Parallèlement au succès commercial, au niveau sportif, la franchise enregistre pendant la saison 1995/1996 l’arrivée de l’ailier finlandais Teemu Selänne en provenance des Jets de Winnipeg (devenus les Coyotes de Phoenix la même saison). Son duo avec Paul Kariya (108 points – 50 buts et 58 assistances en régulière) enflamme les foules et permet surtout d’accéder enfin, lors de la saison 1996/1997, aux séries éliminatoires. Selänne fini avec 109 points (51 buts – 58 assistances) et Kariya avec 99 points (44 buts et 55 assistances). Le premier tour sera un succès en sept matchs face aux Coyotes de Phoenix puis une défaite sèche en quatre matchs face aux futurs champions les Red Wings de Detroit. Une équipe composée, entre autres, de Steve Yzerman, Brendan Shanahan, Nicklas Lidström, Chris Osgood, Sergeï Fedorov, Igor Larionov, Vyacheslav Kozlov etc… (rien que ça!).

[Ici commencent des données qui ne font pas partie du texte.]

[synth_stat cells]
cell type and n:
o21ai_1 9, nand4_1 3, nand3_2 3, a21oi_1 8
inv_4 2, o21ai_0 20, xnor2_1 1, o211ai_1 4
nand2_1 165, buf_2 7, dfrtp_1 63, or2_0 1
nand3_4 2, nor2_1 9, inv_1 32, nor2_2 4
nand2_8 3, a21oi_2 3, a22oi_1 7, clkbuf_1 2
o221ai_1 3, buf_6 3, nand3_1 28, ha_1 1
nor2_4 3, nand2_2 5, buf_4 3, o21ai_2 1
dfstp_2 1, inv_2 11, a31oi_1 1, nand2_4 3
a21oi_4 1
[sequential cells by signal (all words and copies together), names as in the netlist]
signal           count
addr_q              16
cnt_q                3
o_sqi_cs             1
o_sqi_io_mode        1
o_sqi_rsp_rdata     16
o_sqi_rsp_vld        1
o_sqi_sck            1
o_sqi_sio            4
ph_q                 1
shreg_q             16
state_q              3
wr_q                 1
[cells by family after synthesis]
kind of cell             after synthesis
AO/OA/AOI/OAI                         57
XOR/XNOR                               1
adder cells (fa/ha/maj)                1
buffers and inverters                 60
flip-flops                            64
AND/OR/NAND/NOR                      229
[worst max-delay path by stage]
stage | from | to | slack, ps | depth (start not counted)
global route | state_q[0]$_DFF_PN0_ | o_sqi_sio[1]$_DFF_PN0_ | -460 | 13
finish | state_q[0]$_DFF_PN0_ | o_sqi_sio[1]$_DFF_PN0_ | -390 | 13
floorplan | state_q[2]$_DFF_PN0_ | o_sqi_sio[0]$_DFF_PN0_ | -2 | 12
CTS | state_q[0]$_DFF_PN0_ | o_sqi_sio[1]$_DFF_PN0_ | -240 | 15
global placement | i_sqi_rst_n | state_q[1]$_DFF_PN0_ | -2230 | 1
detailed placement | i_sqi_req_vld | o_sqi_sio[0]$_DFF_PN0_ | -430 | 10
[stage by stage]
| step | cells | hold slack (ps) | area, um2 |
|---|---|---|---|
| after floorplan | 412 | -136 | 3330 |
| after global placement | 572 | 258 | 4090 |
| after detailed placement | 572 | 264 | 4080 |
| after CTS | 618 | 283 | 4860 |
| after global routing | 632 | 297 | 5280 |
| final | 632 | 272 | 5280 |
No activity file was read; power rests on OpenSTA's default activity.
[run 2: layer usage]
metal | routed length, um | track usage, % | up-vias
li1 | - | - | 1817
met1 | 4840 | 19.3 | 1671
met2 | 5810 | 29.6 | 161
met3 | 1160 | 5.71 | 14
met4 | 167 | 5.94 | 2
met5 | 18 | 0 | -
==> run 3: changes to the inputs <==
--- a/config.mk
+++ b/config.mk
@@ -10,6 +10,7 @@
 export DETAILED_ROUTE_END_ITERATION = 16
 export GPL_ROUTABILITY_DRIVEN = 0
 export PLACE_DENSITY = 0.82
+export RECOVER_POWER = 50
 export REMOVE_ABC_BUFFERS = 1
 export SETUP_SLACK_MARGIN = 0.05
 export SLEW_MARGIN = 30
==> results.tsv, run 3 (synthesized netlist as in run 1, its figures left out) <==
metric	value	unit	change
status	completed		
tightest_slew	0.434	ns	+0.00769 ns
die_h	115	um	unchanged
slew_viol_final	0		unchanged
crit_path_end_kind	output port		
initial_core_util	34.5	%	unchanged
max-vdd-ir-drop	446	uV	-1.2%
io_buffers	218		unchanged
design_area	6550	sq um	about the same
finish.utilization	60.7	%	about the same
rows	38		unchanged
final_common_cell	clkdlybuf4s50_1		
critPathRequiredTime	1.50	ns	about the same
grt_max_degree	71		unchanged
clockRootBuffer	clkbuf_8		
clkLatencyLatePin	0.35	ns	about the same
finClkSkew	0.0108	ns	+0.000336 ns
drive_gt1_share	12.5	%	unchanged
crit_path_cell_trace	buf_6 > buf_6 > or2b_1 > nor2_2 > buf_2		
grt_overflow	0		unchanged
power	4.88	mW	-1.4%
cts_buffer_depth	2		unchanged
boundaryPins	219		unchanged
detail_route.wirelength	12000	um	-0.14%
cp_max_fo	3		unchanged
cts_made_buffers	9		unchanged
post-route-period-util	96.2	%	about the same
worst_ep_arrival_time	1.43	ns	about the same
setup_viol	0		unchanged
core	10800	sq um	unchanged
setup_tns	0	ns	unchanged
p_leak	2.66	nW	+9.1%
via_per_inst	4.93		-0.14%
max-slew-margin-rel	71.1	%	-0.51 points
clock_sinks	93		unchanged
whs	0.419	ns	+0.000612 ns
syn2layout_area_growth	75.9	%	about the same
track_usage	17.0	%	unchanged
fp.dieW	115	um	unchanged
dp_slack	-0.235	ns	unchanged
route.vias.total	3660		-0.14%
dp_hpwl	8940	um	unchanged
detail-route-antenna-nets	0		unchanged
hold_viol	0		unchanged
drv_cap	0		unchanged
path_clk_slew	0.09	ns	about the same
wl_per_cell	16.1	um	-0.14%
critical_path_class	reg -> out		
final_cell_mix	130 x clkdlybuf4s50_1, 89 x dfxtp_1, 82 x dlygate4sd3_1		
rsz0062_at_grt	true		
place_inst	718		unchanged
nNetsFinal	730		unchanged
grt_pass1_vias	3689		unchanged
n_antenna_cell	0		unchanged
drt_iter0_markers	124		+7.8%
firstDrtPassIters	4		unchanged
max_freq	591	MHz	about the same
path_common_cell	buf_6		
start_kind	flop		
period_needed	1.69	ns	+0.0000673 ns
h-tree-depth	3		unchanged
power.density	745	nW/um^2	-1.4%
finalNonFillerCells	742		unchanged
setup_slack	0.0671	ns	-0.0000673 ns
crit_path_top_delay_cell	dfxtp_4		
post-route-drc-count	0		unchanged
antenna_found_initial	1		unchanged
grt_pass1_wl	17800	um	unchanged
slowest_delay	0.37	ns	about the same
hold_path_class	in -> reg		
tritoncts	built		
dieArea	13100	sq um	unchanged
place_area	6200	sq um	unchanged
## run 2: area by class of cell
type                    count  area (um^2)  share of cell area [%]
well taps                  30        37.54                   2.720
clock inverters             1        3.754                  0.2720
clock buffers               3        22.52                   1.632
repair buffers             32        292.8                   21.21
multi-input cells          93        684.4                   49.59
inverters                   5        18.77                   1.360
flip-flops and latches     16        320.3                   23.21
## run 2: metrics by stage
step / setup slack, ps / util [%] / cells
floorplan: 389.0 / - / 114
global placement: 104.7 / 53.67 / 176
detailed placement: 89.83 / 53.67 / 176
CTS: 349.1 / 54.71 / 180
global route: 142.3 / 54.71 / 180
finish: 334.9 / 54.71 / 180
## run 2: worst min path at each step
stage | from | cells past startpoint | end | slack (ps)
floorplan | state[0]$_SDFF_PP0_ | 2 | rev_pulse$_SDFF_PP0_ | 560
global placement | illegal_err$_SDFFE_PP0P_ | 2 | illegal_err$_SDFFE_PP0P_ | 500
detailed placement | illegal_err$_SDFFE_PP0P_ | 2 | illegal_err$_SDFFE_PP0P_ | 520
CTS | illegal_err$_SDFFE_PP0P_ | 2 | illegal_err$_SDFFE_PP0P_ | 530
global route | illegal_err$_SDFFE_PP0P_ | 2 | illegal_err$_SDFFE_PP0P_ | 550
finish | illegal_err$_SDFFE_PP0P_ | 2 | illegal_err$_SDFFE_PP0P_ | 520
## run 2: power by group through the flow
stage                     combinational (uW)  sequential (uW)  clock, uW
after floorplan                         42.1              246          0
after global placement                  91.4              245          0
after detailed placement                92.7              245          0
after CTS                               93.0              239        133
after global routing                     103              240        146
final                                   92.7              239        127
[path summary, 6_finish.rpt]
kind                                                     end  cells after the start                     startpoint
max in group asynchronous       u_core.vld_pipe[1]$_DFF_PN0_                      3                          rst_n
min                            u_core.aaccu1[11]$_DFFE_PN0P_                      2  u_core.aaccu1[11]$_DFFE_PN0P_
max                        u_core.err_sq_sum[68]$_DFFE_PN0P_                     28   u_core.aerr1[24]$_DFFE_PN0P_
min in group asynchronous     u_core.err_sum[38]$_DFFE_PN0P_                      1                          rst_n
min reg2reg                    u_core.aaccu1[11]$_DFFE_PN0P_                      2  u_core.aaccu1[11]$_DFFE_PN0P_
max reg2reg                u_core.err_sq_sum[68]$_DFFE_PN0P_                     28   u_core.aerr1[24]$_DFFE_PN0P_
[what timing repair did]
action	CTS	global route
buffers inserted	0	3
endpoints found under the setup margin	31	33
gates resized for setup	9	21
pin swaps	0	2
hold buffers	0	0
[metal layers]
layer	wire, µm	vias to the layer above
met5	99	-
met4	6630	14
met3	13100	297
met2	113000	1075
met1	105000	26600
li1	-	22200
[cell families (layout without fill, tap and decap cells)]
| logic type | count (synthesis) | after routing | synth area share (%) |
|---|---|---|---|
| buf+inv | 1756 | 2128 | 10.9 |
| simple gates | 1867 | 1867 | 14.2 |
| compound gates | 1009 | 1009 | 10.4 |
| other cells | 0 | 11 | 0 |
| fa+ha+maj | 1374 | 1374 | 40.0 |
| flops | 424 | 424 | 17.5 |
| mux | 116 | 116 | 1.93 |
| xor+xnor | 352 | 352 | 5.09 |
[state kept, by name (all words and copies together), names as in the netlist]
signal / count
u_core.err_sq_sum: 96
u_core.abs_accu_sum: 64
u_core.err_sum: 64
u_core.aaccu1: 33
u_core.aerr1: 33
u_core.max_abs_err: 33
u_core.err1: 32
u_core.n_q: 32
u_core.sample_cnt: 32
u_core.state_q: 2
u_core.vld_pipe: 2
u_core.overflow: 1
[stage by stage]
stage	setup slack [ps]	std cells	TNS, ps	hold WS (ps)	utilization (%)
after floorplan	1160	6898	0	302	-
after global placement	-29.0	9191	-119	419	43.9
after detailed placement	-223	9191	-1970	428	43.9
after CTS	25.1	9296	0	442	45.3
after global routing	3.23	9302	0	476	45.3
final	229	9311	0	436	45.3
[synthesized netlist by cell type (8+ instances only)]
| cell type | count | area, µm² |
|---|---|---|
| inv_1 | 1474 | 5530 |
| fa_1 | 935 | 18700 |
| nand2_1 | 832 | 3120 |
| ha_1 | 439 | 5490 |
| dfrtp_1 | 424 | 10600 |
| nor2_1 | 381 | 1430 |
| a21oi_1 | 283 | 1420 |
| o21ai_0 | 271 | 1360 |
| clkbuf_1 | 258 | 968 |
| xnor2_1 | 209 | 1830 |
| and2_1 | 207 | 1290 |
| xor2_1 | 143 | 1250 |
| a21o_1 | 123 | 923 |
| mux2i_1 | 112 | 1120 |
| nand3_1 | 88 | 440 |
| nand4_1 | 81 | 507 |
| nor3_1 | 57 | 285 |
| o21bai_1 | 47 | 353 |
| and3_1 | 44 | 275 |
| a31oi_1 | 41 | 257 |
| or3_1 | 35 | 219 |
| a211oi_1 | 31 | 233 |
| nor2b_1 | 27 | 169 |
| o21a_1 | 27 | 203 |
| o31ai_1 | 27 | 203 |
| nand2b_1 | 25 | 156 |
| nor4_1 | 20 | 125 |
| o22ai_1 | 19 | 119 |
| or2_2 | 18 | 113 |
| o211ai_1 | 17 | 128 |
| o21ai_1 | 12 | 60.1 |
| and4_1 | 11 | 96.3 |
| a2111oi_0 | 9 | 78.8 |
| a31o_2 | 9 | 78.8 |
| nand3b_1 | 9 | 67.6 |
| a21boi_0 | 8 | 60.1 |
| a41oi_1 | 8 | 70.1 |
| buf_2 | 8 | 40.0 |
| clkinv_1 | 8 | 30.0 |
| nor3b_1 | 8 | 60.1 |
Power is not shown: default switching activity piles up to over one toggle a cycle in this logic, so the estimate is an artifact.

Le finlandais Teemu Selänne – Crédits: Pinterest

La saison suivante est une saison loupée, la blessure de Paul Kariya étant irrémédiable pour le jeu de la Quack Nation (il ne jouera que 22 matchs). Selänne esseulé et en manque de soutien ne pourra rien y faire. Les Mighty Ducks rebondissent lors de l’exercice 1998/1999 et parviennent une nouvelle fois à se qualifier aux séries. De nouveau, le duo d’attaque finno-canadien réalise une saison complète, Selänne enregistre un bilan de 107 points (47 buts – 60 assistances) et Kariya de 101 points (39 buts et 62 assistances). Malheureusement l’adversaire au premier tour est encore une fois les Red Wings de Detroit, champions en titre et en route pour essayer de réaliser un triplé. La défaite est également amère, un coup de balai en quatre matchs. Mêmes équipes, même scénario, mêmes maux de tête pour la direction.

Les deux exercices suivants sont décevants, le capitaine Paul Kariya et son ami Teemu Selänne sont trop seuls pour espérer accéder aux séries régulièrement. Puis, au milieu de la saison 2000/2001, le 5 mars 2001, le finlandais est échangé aux Sharks de San Jose contre Jeff Friesen, Steve Shields et des compensations financières ultérieures.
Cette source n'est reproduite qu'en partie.